Given data ::
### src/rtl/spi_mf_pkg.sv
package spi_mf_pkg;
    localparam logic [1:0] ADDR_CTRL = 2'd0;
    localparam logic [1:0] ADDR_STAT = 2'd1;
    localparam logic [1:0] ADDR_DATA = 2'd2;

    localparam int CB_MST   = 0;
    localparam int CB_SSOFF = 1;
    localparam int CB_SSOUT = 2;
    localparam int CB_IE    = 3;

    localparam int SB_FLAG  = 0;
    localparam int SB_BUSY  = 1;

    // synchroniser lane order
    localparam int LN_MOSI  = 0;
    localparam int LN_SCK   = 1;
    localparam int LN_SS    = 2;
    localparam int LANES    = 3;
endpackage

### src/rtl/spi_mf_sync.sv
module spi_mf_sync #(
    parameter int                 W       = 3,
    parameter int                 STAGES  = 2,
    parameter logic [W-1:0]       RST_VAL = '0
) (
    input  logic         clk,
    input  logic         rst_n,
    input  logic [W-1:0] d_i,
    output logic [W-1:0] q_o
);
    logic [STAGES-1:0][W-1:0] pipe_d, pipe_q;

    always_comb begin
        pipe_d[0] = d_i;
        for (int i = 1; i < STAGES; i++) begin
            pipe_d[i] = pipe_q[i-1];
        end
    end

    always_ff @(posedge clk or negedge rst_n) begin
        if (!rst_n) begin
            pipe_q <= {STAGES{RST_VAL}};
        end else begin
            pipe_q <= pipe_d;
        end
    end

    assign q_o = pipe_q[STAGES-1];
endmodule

Task statement :: Copy out each record above exactly, leaving nothing out.

Solution below ::
### src/rtl/spi_mf_pkg.sv
package spi_mf_pkg;
    localparam logic [1:0] ADDR_CTRL = 2'd0;
    localparam logic [1:0] ADDR_STAT = 2'd1;
    localparam logic [1:0] ADDR_DATA = 2'd2;

    localparam int CB_MST   = 0;
    localparam int CB_SSOFF = 1;
    localparam int CB_SSOUT = 2;
    localparam int CB_IE    = 3;

    localparam int SB_FLAG  = 0;
    localparam int SB_BUSY  = 1;

    // synchroniser lane order
    localparam int LN_MOSI  = 0;
    localparam int LN_SCK   = 1;
    localparam int LN_SS    = 2;
    localparam int LANES    = 3;
endpackage

### src/rtl/spi_mf_sync.sv
module spi_mf_sync #(
    parameter int                 W       = 3,
    parameter int                 STAGES  = 2,
    parameter logic [W-1:0]       RST_VAL = '0
) (
    input  logic         clk,
    input  logic         rst_n,
    input  logic [W-1:0] d_i,
    output logic [W-1:0] q_o
);
    logic [STAGES-1:0][W-1:0] pipe_d, pipe_q;

    always_comb begin
        pipe_d[0] = d_i;
        for (int i = 1; i < STAGES; i++) begin
            pipe_d[i] = pipe_q[i-1];
        end
    end

    always_ff @(posedge clk or negedge rst_n) begin
        if (!rst_n) begin
            pipe_q <= {STAGES{RST_VAL}};
        end else begin
            pipe_q <= pipe_d;
        end
    end

    assign q_o = pipe_q[STAGES-1];
endmodule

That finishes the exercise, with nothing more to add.